His arm straps around my low back, and he rolls us again so that I’m on top of him. He lifts his hips enough to push his briefs down, and then I fold over him, nothing separating us now. Nothing has ever felt so blissfully good as this simple contact. He grasps my hips, sliding me over him, our breath shallowing. He pulls my wrists above his head, stretching me over him, and drags his parted lips, his tongue, over my chest.

I search through the bedding for the condoms, tear open the first one, and work it onto him. As I lift up, he takes hold of my hips, his eyes heavy and dark, guiding me onto him. His head tips back, a throaty sound emanating from him as I rise up and sink lower. He feels so familiar, so right, but after all this time, strangely new.
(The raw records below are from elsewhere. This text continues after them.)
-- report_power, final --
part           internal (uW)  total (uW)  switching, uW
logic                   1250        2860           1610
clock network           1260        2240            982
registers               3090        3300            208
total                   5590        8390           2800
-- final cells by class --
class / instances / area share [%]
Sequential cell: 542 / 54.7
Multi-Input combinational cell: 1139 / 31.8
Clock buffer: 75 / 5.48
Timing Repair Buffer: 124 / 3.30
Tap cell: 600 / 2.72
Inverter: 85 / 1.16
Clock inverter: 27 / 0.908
### config.mk
export PLATFORM = sky130hd
export DESIGN_NAME = dpwp_cam_axis
export DESIGN_NICKNAME = d
export VERILOG_FILES = /design/src/design/dpwp_pkg.sv /design/src/design/dpwp_cam_axis.sv
export SDC_FILE = /design/constraint.sdc
export NUM_CORES = 2
export LEC_CHECK = 0
export ABC_AREA = 1
export BUFFER_PORTS_ARGS = -buffer_cell sky130_fd_sc_hd__buf_2
export CAP_MARGIN = 20
export CORE_ASPECT_RATIO = 1.2
export CORE_UTILIZATION = 30
export DETAILED_ROUTE_END_ITERATION = 10
export SLEW_MARGIN = 20
export SYNTH_ARGS = -nofsm -noshare
export SYNTH_HDL_FRONTEND = slang
export SYNTH_SLANG_ARGS = --single-unit
### constraint.sdc
create_clock -name clock -period 9.53 [get_ports clock]
set_input_delay 0.4765 -clock clock [delete_from_list [all_inputs] [get_ports clock]]
set_output_delay 0.4765 -clock clock [all_outputs]
set_load 0.02 [all_outputs]
### src/design/dpwp_pkg.sv
package dpwp_pkg;

   localparam int IMAGE_WIDTH  = 848;
   localparam int IMAGE_HEIGHT = 480;
   localparam int MARGIN       = 5;
   localparam int STRIDE       = 2;
   localparam int LIMIT_W      = 13;

   localparam int CSR_INDEX_W = 3;
   localparam logic [CSR_INDEX_W-1:0] CSR_DEPTH_MIN  = 3'd0;
   localparam logic [CSR_INDEX_W-1:0] CSR_DEPTH_MAX  = 3'd1;
   localparam logic [CSR_INDEX_W-1:0] CSR_PRINCIPAL  = 3'd2;
   localparam logic [CSR_INDEX_W-1:0] CSR_INV_FOCAL  = 3'd3;
   localparam logic [CSR_INDEX_W-1:0] CSR_ROW_X      = 3'd4;
   localparam logic [CSR_INDEX_W-1:0] CSR_ROW_Y      = 3'd5;
   localparam logic [CSR_INDEX_W-1:0] CSR_ROW_Z      = 3'd6;

   localparam logic [15:0] DEPTH_MIN_RESET = 16'd100;
   localparam logic [15:0] DEPTH_MAX_RESET = 16'd3500;

   localparam logic [63:0] CAM_ROUND   = 64'h0000_0000_0008_0000;
   localparam logic [62:0] WORLD_ROUND = 63'h0000_0000_2000_0000;
   localparam logic signed [32:0] WORLD_MAX = 33'sd32767;
   localparam logic signed [32:0] WORLD_MIN = -33'sd32768;

   typedef struct packed {
      logic mul_en;
      logic mag_en;
      logic rnd_en;
   } cam_en_type;

   typedef struct packed {
      logic prod_en;
      logic sum_en;
   } world_en_type;

endpackage

### src/design/dpwp_cam_axis.sv
module dpwp_cam_axis (
   input  logic                     clock,
   input  dpwp_pkg::cam_en_type     en,
   input  logic signed [17:0]       offset_q4,
   input  logic [15:0]              depth,
   input  logic [31:0]              inv_focal,
   output logic signed [44:0]       cam
);

   logic signed [32:0] t_ff, t_in;
   logic               neg_ff, neg_in;
   logic [63:0]        prod_ff, prod_in;
   logic signed [44:0] cam_ff, cam_in;
   logic signed [34:0] t_full;
   logic [32:0]        t_abs;
   logic [63:0]        rounded;
   logic [43:0]        mag_r;

   always_comb begin
      t_full  = offset_q4 * $signed({1'b0, depth});
      t_in    = 33'(t_full);
      neg_in  = t_ff[32];
      t_abs   = neg_in ? 33'(-t_ff) : t_ff;
      prod_in = t_abs[31:0] * inv_focal;
      // magnitude rounded half away from zero
      rounded = prod_ff + dpwp_pkg::CAM_ROUND;
      mag_r   = rounded[63:20];
      cam_in  = neg_ff ? -$signed({1'b0, mag_r}) : $signed({1'b0, mag_r});
   end

   always_ff @(posedge clock) begin
      if (en.mul_en) begin
         t_ff <= t_in;
      end
      if (en.mag_en) begin
         prod_ff <= prod_in;
         neg_ff  <= neg_in;
      end
      if (en.rnd_en) begin
         cam_ff <= cam_in;
      end
   end

   assign cam = cam_ff;

endmodule

# Yosys cells after proc, flatten, opt, wreduce, memory -nomap -nowiden
# Index checks and enable logic that the tools add are counted.
[totals]
ff_bits = 143
in_bits = 70
elab_cells = 12
[classes]
add_sub_neg = 3
mul = 2
muxes = 2
[op_table]
columns = ["cell", "count"]
rows = [
  ["64-bit by 20-bit adder with 64-bit output, second input constant", 1],
  ["32-bit by 32-bit multiplier with 64-bit output", 1],
  ["44-bit negator with 45-bit output", 1],
  ["44-bit 2-to-1 mux", 1],
  ["18-bit by 17-bit multiplier with 33-bit output", 1],
  ["32-bit 2-to-1 mux", 1],
  ["32-bit negator", 1],
]

# Longest topological paths before layout
[depth]
word_depth = 3
depth_mapped = 45
mapped_depth_nobuf = 42

# Worst setup path before layout
# OpenSTA, ideal clock, no wires.
[synth_timing]
kind = "flip-flop to flip-flop"
from = "reg t_ff[0]"
to = "reg prod_ff[46] (data pin)"
setup_ns = 0.265
t_arrival_ns = 7.880
setup_slack_ns = 1.385
path_stages_with_launch = 38
n_path_buf = 3
synth_period_minus_slack_ns = 8.145
path_cell_list = "edfxtp_1 -> buf_6 -> clkbuf_1 -> inv_1 -> ha_1 -> inv_1 -> nor3_2 -> inv_2 -> nor2_4 -> nand2_2 -> nor2_2 -> nand2_2 -> o21ai_2 -> nand2_2 -> xor2_1 -> clkbuf_1 -> nor2_1 -> fa_1 -> (+2 left out) -> fa_1 -> fa_1 -> inv_1 -> fa_1 -> fa_1 -> fa_1 -> inv_1 -> fa_1 -> inv_1 -> ha_1 -> a21oi_1 -> o21a_1 -> inv_1 -> a21oi_1 -> o21ai_0 -> a21oi_1 -> o21ai_0 -> xor2_1"
[synth_between]
elab_chain_cells = 3
[synth_rtl]
columns = ["element", "line", "rtl"]
rows = [
  ["start, declared", "dpwp_cam_axis.sv:10", "logic signed [32:0] t_ff, t_in;"],
  ["start signal, assigned", "dpwp_cam_axis.sv:33", "t_ff <= t_in;"],
  ["32-bit negator", "dpwp_cam_axis.sv:23", "t_abs = neg_in ? 33'(-t_ff) : t_ff;"],
  ["32-bit 2-to-1 mux (*)", "dpwp_cam_axis.sv:23", ""],
  ["32-bit by 32-bit multiplier with 64-bit output (*)", "dpwp_cam_axis.sv:24", "prod_in = t_abs[31:0] * inv_focal;"],
  ["via prod_in[46]", "dpwp_cam_axis.sv:12", "logic [63:0] prod_ff, prod_in;"],
  ["end signal, assigned", "dpwp_cam_axis.sv:36", "prod_ff <= prod_in;"],
  ["end, declared", "dpwp_cam_axis.sv:12", ""],
]
# The timed path passes the listed nets; every way through them passes the cells marked *.
# A chain may end at the register's enable or synchronous reset.

# Final worst setup path
[layout_timing]
from = "reg t_ff[2]"
to = "reg prod_ff[46] (data pin)"
# Same word-level chain as after synthesis.

==> run summary <==
RUN STATUS
--------------------------------------------------------------------------------------
Result of the run ....................................................... complete, no violations

CTS
--------------------------------------------------------------------------------------
Root buf cell ........................................................... sky130_fd_sc_hd__clkbuf_16
Number of clock sinks seen by CTS .......................................          124
Number of post-CTS setup repair buffers .................................            0
CTS resizes .............................................................            0
Post-CTS Hold Fix Bufs ..................................................            0
Insertion delay of the later-clocked pin in the worst-skew pair .........      0.49 ns
Number of CTS-inserted buffers ..........................................           17
Clock slew at the register clock pins of the worst setup and hold paths .      0.08 ns
Deepest clock path buffer count .........................................            2
H-tree depth ............................................................            4
Clock tree from TritonCTS ...............................................        built

DETAILED ROUTING
--------------------------------------------------------------------------------------
Starting DRC count in detailed routing ..................................         2960
Detailed Routing Iterations Pass 1 ......................................            6
Detailed Route WL .......................................................       173 mm
Number of nets with antenna violations after routing ....................            0
Number of vias after detailed routing ...................................        41900
Average vias per placed instance ........................................         4.83
Remaining routing DRC violations ........................................            0
Detail-routed net length per standard cell ..............................      20.0 µm

STA
--------------------------------------------------------------------------------------
RSZ-0062 raised after global routing ....................................           no
Shortest clock period the worst path allows after layout ................      9.05 ns
Crit share post-route ...................................................        94.9%
Post-route setup TNS ....................................................         0 ns
Slew of the pin with the lowest slew margin .............................      1.14 ns
Fin. Hold Viols .........................................................            0
Slew margin rel. ........................................................        24.2%
Worst clock skew ........................................................    0.0196 ns
Max-slew violation count ................................................            0
Upper clock frequency limit .............................................      111 MHz
Setup violators final ...................................................            0

RUN
--------------------------------------------------------------------------------------
# Max-Cap Violations ....................................................            0

SYNTHESIS
--------------------------------------------------------------------------------------
Distinct cell type count after synthesis ................................           54
Predominant post-synthesis flop cell .................................... sky130_fd_sc_hd__edfxtp_1
Synthesized instance count ..............................................         6403
Proportion of netlist area held by the largest area contributor .........        45.9%
Netlist Area Pre-Place ..................................................    51300 µm²
Top area cells in the synthesized netlist ............................... sky130_fd_sc_hd__fa_1 (46%), sky130_fd_sc_hd__inv_1 (12%), sky130_fd_sc_hd__nand2_1 (9.5%)
Average size of a mapped cell ...........................................     8.01 µm²
Synth cell count leaders ................................................ sky130_fd_sc_hd__inv_1 (1620), sky130_fd_sc_hd__nand2_1 (1304), sky130_fd_sc_hd__fa_1 (1176)
Count leader, synth ..................................................... sky130_fd_sc_hd__inv_1
Async set-or-reset flop fraction in the synthesized netlist .............           0%
Total nets after synthesis ..............................................         7996
Post-synth top area cell ................................................ sky130_fd_sc_hd__fa_1
Sequential-to-total area share from yosys stat ..........................        7.26%
Synthesis-stage register bit count ......................................          124
Syn. warnings ...........................................................            0
Number of enable flip-flop cells after synthesis ........................          124

CELLS AND AREA
--------------------------------------------------------------------------------------
Combined flip-flop and latch cell area ..................................     3720 µm²
Share of final-layout standard cells stronger than drive strength 1 .....        5.00%
FILL cells ..............................................................        17900
Final #Nets .............................................................         7994
Area added between synthesis and finish .................................        7.67%
Multi-input gate area ...................................................    40400 µm²

PLACED DESIGN
--------------------------------------------------------------------------------------
Final weighted congestion of routability-driven global placement ........         1.02
Port Buf Inserts ........................................................          114
Half-perimeter wire length after detailed placement .....................       148 mm

CRITICAL PATH
--------------------------------------------------------------------------------------
Data arrival time at the worst-slack endpoint ...........................      9.27 ns
End of the worst register-to-register path .............................. prod_ff[46]$_DFFE_PP_
Data required, critical path ............................................      9.76 ns
Worst path most repeated cell ........................................... sky130_fd_sc_hd__fa_1
Worst Setup Path Type ................................................... register to register
Reg2reg start ........................................................... t_ff[2]$_DFFE_PP_
Kind of start point of the critical path ................................     register
Worst-path fanout max ...................................................           10
CP max stage delay ......................................................      0.62 ns
Setup slack on the worst flop-to-flop path ..............................      0.48 ns
Master of the slowest instance on the critical path ..................... sky130_fd_sc_hd__fa_1
Cells on worst reg2reg path .............................................           35
Type of destination of the critical path ................................     register

GLOBAL ROUTE
--------------------------------------------------------------------------------------
Global-route usage over all layers ......................................        20.6%
Sum of overflow across all layers after global routing ..................            0
Pin count of the biggest net entering global routing ....................           47
Antenna violations before repair ........................................           18
Via count of the first global-routing pass ..............................        45400
Wire length of the first global-routing pass ............................       266 mm

FLOORPLANNING
--------------------------------------------------------------------------------------
Height of the die .......................................................       455 µm
Width of the die ........................................................       379 µm
Core footprint ..........................................................   169000 µm²
Initial core utilization ................................................        30.3%
Area of the die .........................................................   173000 µm²
Rows ....................................................................          165
Number of placed I/O pins ...............................................          115

HOLD PATH
--------------------------------------------------------------------------------------
Class of the tightest hold or removal check ............................. input port to register
Hold-critical path depth ................................................            3
Worst hold start ........................................................     depth[0]
End point of the most critical hold path ................................ t_ff[0]$_DFFE_PP_

[cells in the final DEF (no fill, tap or decap), types with 20 or more instances in the layout]
| cell type | synthesis | layout |
|---|---|---|
| sky130_fd_sc_hd__inv_1 | 1620 | 1618 |
| sky130_fd_sc_hd__nand2_1 | 1304 | 1304 |
| sky130_fd_sc_hd__fa_1 | 1176 | 1176 |
| sky130_fd_sc_hd__nor2_1 | 872 | 872 |
| sky130_fd_sc_hd__ha_1 | 347 | 347 |
| sky130_fd_sc_hd__a21oi_1 | 129 | 128 |
| sky130_fd_sc_hd__nand3_1 | 127 | 127 |
| sky130_fd_sc_hd__edfxtp_1 | 124 | 124 |
| sky130_fd_sc_hd__buf_2 | 22 | 114 |
| sky130_fd_sc_hd__buf_4 | 5 | 113 |
| sky130_fd_sc_hd__o21ai_0 | 91 | 91 |
| sky130_fd_sc_hd__xor2_1 | 80 | 79 |
| sky130_fd_sc_hd__nand4_1 | 43 | 43 |
| sky130_fd_sc_hd__xnor2_1 | 41 | 41 |
| sky130_fd_sc_hd__nor3_1 | 22 | 22 |
| sky130_fd_sc_hd__clkinv_1 | 20 | 20 |
[worst max-delay path by stage]
stage / depth (start not counted) / to / from
final: 35 / prod_ff[46]$_DFFE_PP_ / t_ff[2]$_DFFE_PP_
after global routing: 35 / prod_ff[46]$_DFFE_PP_ / t_ff[2]$_DFFE_PP_
after CTS: 35 / prod_ff[58]$_DFFE_PP_ / t_ff[2]$_DFFE_PP_
after detailed placement: 35 / prod_ff[58]$_DFFE_PP_ / t_ff[2]$_DFFE_PP_
after global placement: 35 / prod_ff[58]$_DFFE_PP_ / t_ff[2]$_DFFE_PP_
after floorplan: 37 / prod_ff[46]$_DFFE_PP_ / t_ff[0]$_DFFE_PP_
[through the flow]
stage | utilization (%) | hold WS [ns] | cells | worst slack, ns | instance area [µm²]
finish | 32.7 | 0.517 | 8678 | 0.485 | 55200
global route | 32.7 | 0.544 | 8670 | 0.00511 | 55200
CTS | 32.6 | 0.487 | 8668 | 0.450 | 55200
detailed placement | 32.3 | 0.634 | 8636 | 0.488 | 54600
global placement | 32.3 | 0.634 | 8636 | 0.476 | 54600
floorplan | - | 0.528 | 6403 | 1.39 | 51300
[kinds of logic (layout without fill, tap and decap cells)]
group,count (synthesis),count (layout),share of synthesized area [%]
DFF,124,124,7.26
and+or+nand+nor,2433,2433,18.8
AOI/OAI and AO/OA,301,301,3.32
xor gates and xnor gates,124,124,2.16
buffers and inverters,1898,1909,14.0
other,0,10,0
adders and majority gates,1523,1523,54.4
[worst max-delay path: cells and delay by family, from the launching register on]
kind | cells | cell delay (ns)
buffers and inverters | 8 | 1.18
adder cells (fa/ha/maj) | 9 | 4.42
flip-flops | 1 | 0.48
AND/OR/NAND/NOR | 11 | 1.28
AO/OA/AOI/OAI | 6 | 1.20
XOR/XNOR | 1 | 0.16
[state kept, by name, summed over array words and instances (netlist names)]
| name | count |
|---|---|
| neg_ff | 1 |
| prod_ff | 45 |
| cam | 45 |
| t_ff | 33 |
[cell type report]
type,count,area share [%]
Clock inverter,14,0.338
Multi-Input combinational cell,4381,73.1
Timing Repair Buffer,229,2.63
Antenna cell,10,0.0453
Inverter,1648,11.2
Clock buffer,18,0.777
Sequential cell,124,6.74
Tap cell,2254,5.11
[metal layers]
layer  up-vias  part of all wire, %  track usage, %
met5         -                0.046               0
met1     21300                   37            23.6
met2      1620                   49            36.1
met3       469                  6.8            3.34
met4        10                  6.6            11.7
li1      18500                    -               -
Power is not shown: default switching activity piles up to over one toggle a cycle in this logic, so the estimate is an artifact.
Our movement is slow but urgent, so intense I keep forgetting to breathe for a second too long, like nothing else is quite so necessary for my survival as this. His hands are careful on my jaw, his lips soft on mine, his tongue skimming into my mouth almost tentatively until I can barely take any more gentleness, any more restraint. I’m tired of him holding back any piece of himself.

When I tell him so, he flips us over one more time, my arms pinned above my head. Sweat slicks our skin as we become feverish, wild. I bow up under him, meeting his rhythm, trying not to come apart, not yet. I say his name like it’s a spell.
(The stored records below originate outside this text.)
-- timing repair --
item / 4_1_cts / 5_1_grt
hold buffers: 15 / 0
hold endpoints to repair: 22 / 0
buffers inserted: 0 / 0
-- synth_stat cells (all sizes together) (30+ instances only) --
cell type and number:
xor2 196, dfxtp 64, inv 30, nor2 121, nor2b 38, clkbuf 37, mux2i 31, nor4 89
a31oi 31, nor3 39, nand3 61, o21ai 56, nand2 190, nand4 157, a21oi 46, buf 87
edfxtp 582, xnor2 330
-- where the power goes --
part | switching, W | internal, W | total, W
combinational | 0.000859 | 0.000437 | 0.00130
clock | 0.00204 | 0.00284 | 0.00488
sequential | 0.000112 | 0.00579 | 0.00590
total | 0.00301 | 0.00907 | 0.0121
Or a goodbye and I love you, a promise.

I just know my heart agrees: You, you, you.

* * *

? ? ?

WE LIE IN a sweaty heap, Wyn toying with one of my curls, his lungs lifting and lowering me like a boat on a tide. “Do you forgive them?” I whisper.

“Honestly,” he says, “I was having trouble being mad. I know they shouldn’t have lied, but . . . I don’t know. It’s felt worth it. To be here. To see you.”

“To me too,” I whisper, holding him a little tighter. Then, after another minute: “Do you think they’ll forgive us?”

“Yes,” he says.

“You didn’t think about it,” I chide.

“I didn’t need to,” he says.

I lift up to peer into his eyes. “How are you so sure?”

“More Hank wisdom,” he says. “Love means constantly saying you’re sorry, and then doing better.”

I smile, let my fingers play across Wyn’s chest. “He did okay with you, Wyn Connor. He’d be proud.”

He wraps his arms tight around me. “I’m glad you think so.”

Within minutes, I’m asleep, dreaming of a sunlit pine forest, the warm wood of a table beneath me, the smell of clove everywhere. And I know this place, even if I can’t name it. I know that I’m safe, that I belong.

33

REAL LIFE

Saturday

WYN LEFT THE drapes and windows open last night, and now the room is cold and bright, salt wafting in on the breeze, and bringing with it the distant squawk of herring gulls. My body feels like melted ice cream, in the best way. Bits of last night glance over my mind: hands fisting into bedding and hair and skin, ragged whispers and pleas.

And then everything that came before.

The fight. The rest of the week. Everything with Wyn.

That today is the last day of our trip.

The pleasant soreness gives way. Now I feel like I’ve been hit by a bus, then backed over and hit one more time at an angle. Wyn is fast asleep, one arm still draped over my ribs and one corner of his mouth lifted. My chest aches at the sight.